Desde el 19 hasta el 22 de julio el movimentismo “no global” (así fue llamado), diversos movimientos sociales europeos, partidos, organizaciones de izquierda, católicas, ambientalistas, centros sociales y culturales, sindicatos nos juntamos en Genova para cultivar el terreno de la imaginación de otro mundo necesario (inevitable) y de una situación popular abigarrada. Confluimos para experimentar modos alternativos de la vida colectiva. La palabra balbuceada permanentemente era “altermundista”. En ella pulsaban los debates sobre energía, agricultura, agua, ambiente, clima, tierra, armas, medicamentos, bienes comunes, migraciones contra el racismo, diversidades, creencias y religiosidades, finanzas y economía, trabajo, derecho a la vivienda. Esa gran movilización popular pretendía discutir los principios sobre los cuales se fundaba la convivencia humana, las jerarquías de poder, la pirámide social. En la protesta y en la conversación pulsaba el corazón del instituir: “Hasta que lo imposible sea inevitable” era acaso la consigna principal de impugnación a la reunión del G8, el encuentro de los ocho países dizque industrializados. Ahí estaban los representantes de las dizque grandes naciones, esas que bajan línea a los centros de poder que determinan reglas globales cuya traducción para los pueblos se verifica en situaciones de crueldad bajo el manto de todo tipo de desigualdades. El imperialismo de pocos es el colonialismo de muchos. Los gobiernos de Berlusconi Silvio habían hecho costumbre de la represión. Era su manera de interlocución con las resistencias populares en una Italia arrojada a un clima cultural y político del odio y de la intolerancia hacia quienes practicábamos la impugnación, fuéramos militantes, estudiantes, feministas, migrantes (“clandestinxs”) o trabajadores precarizadxs. Pero en Genova la escena tomó el tinte del naufragio y mostró la cara oscura del universo a raíz protestas más o menos encendidas, el saqueo de algunos supermercados.

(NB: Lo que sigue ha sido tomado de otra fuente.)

From an optimization exercise on the open Yosys and OpenROAD flow, aimed at small area, a short achievable clock period and few clock cycles; shortcuts taken in it are not production practice.
RTL that was checked went through simulation tests only; none was proved equivalent to the original.
No functional check of the RTL was part of runs 2 to 7.
Power is estimated from default activity; no workload was simulated.

## flow/design.v (module list and top-level ports; edited modules follow where they fit)
// module srls_addsub: 538 lines
// module srls_add: 32 lines
// module srls_seq: 134 lines
// module srls_map: 96 lines
// module stereo_rms_level_smoother: 139 lines
module stereo_rms_level_smoother (
  input  wire logic                 clk,
  input  wire logic                 rst_n,
  input  wire logic                 in_valid,
  output logic                      in_stall,
  input  wire logic signed [15:0]   in_left_sample,
  input  wire logic signed [15:0]   in_right_sample,
  input  wire logic                 in_last_frame,
  output logic                      out_valid,
  input  wire logic                 out_stall,
  output logic [14:0]               out_rms_level,
  output logic [14:0]               out_smoothed_level,
  output logic [11:0]               out_radius,
  input  wire logic                 cfg_we,
  input  wire logic [2:0]           cfg_index,
  input  wire logic [15:0]          cfg_wdata
);
  // ...
==> flow/flow/run.sh <==
#!/bin/bash
# The standard layout, with the port buffers made of plain buffers
# (sky130_fd_sc_hd__buf_2) instead of the resizer's default choice.
set -euo pipefail
export BUFFER_PORTS_ARGS="-buffer_cell sky130_fd_sc_hd__buf_2"
bash standard.sh > standard.log 2>&1
==> flow/standard.sh <==
#!/bin/bash
# synth_recipe.tcl (not shown) runs the flow's synth.tcl, then flattens the netlist and writes it again
# the make line also repeats each setting of config.mk as NAME=value (left out here)
make -C /OpenROAD-flow-scripts/flow DESIGN_CONFIG=/design/flow/config.mk WORK_HOME=/design/flow/orfs CLKGATE_MAP_FILE= SYNTH_SCRIPT=/design/flow/synth_recipe.tcl "${@:-finish}"
==> flow/config.mk <==
export PLATFORM = sky130hd
export DESIGN_NAME = stereo_rms_level_smoother
export DESIGN_NICKNAME = stereo_rms_level_smoother
export VERILOG_FILES = /design/flow/design.v
export SDC_FILE = /design/flow/constraint.sdc
export NUM_CORES = 4
export LEC_CHECK = 0
export CAP_MARGIN = 60
export CORE_MARGIN = 2
export CORE_UTILIZATION = 40
export SLEW_MARGIN = 60
==> flow/constraint.sdc <==
create_clock -name core_clock -period 12.0 [get_ports {clk}]
set_input_delay 2.4000 -clock core_clock [delete_from_list [all_inputs] [get_ports {clk}]]
set_output_delay 2.4000 -clock core_clock [all_outputs]
set_load 0.01 [all_outputs]
==> run notes, run 1 <==
* Status: no timing/DRC/antenna violations
* Total Routing Usage GR at about a fifth
* Clk slew on worst S/H paths at approximately 0.06 ns
* Post-synth top cells: nand2_1 (537), inv_1 (387), dfxtp_1 (293), fa_1 (287), ha_1 (248)
* Top power group: sequential cells
* Post-CTS Setup Inserts at 0
* # clock sinks at between 400 and 500
* Setup TNS Final at 0 ns
* Clock Power Share at between 30% and 40%
* Critical Path Source Type: flip-flop
* Clock Root Buffer: clkbuf_16
* Cell Int Power at 3219 uW
* Dpl cell area at 33,150 sq um
* Critical path class: flip-flop to flip-flop
* Placeable Area at approximately 78,000 sq um
* Synth unique cells at 70
* Layout cells sized above 1 at around 8%
* Clk cell area share at under 10%
* Mean routed wirelength per cell at roughly 16 um
* DIE AREA at about 81,000 sq um
* Dominant synthesized flop cell: dfxtp_1
* Starting density of the core at about two fifths
* Non-CTS buffers at approximately 130
* Syn Area/Cell at approximately 9.0 sq um
* Ys async rst share at 0%
* Hold Buf Count CTS at 0
* Area of the multi-input gates at ~20,000 sq um
* Reg area at roughly 9300 sq um
Testbench counts, summed over its fixed seeds: cycles 6,944.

La fuerza represiva mató a Carlo Giuliani. Un coracero lo asesinó: Mario Placanica. Carlo descendió de una barricada comunera y estaba tratando de golpear un jeep en el que se encontraban tres carabinieri. Empuñaba un arma para infundir terror: el matafuego. Placanica le disparó y el jeep lo pisoteó dos veces. Carlo aún respiraba. Tenía 23 años, había tenido vínculos con Amnesty International, era padre adoptivo de un nene en situación de calle, militaba en Rifondazione Comunista y era voluntario en una asociación nacional de lucha contra el HIV. Los medios de comunicación hegemónicos -todos: pues Berlusconi era dueño de Fininvest, que entonces tenía tres canales de telebasura, y era, al mismo tiempo, primer ministro, como tal, manejaba las políticas comunicacionales de la RAI también- volvieron a matar a Carlo luego del asesinato. Represión en la calle y represión en los medios sin nada de medio y todo de parte. Poco después se activaría la represión judicial. Un militante popular se transformó entonces en drogadicto, violento, punk, hijo de padres disfuncionales. Nada que no se sepa de la reacción y los instrumentos que pone en movimiento. Berlusconi, además de ministros mafiosos, contaba con el sostén del “fascismo democrático” (Gianfranco Fini, entonces vicepresidente del Consejo de Ministros) y, se sabe, el fascismo, que no reclama aditivos, es un sistema de reacción integral. La imagen de Carlo, un cuerpo flaco -como esos que conservamos en la retina y que en diciembre de 2001 estaban en Plaza de Mayo-, captado por la cámara inquieta de Eligio Paoni, se convirtió en el símbolo de una generación de jóvenes altermundistas (uno de los tantos modos de decir revolucionarixs). Cámara destruida y una mano fracturada, ésa fue la respuesta de la represión para con el fotorreportero. Un cura -debe haber integrado alguna forma de la teología de la liberación- que trató de bendecir el cadáver de Carlo, también recibió un par de patadas. Ahí también estaban sintetizadas las formas de la vida neoliberal.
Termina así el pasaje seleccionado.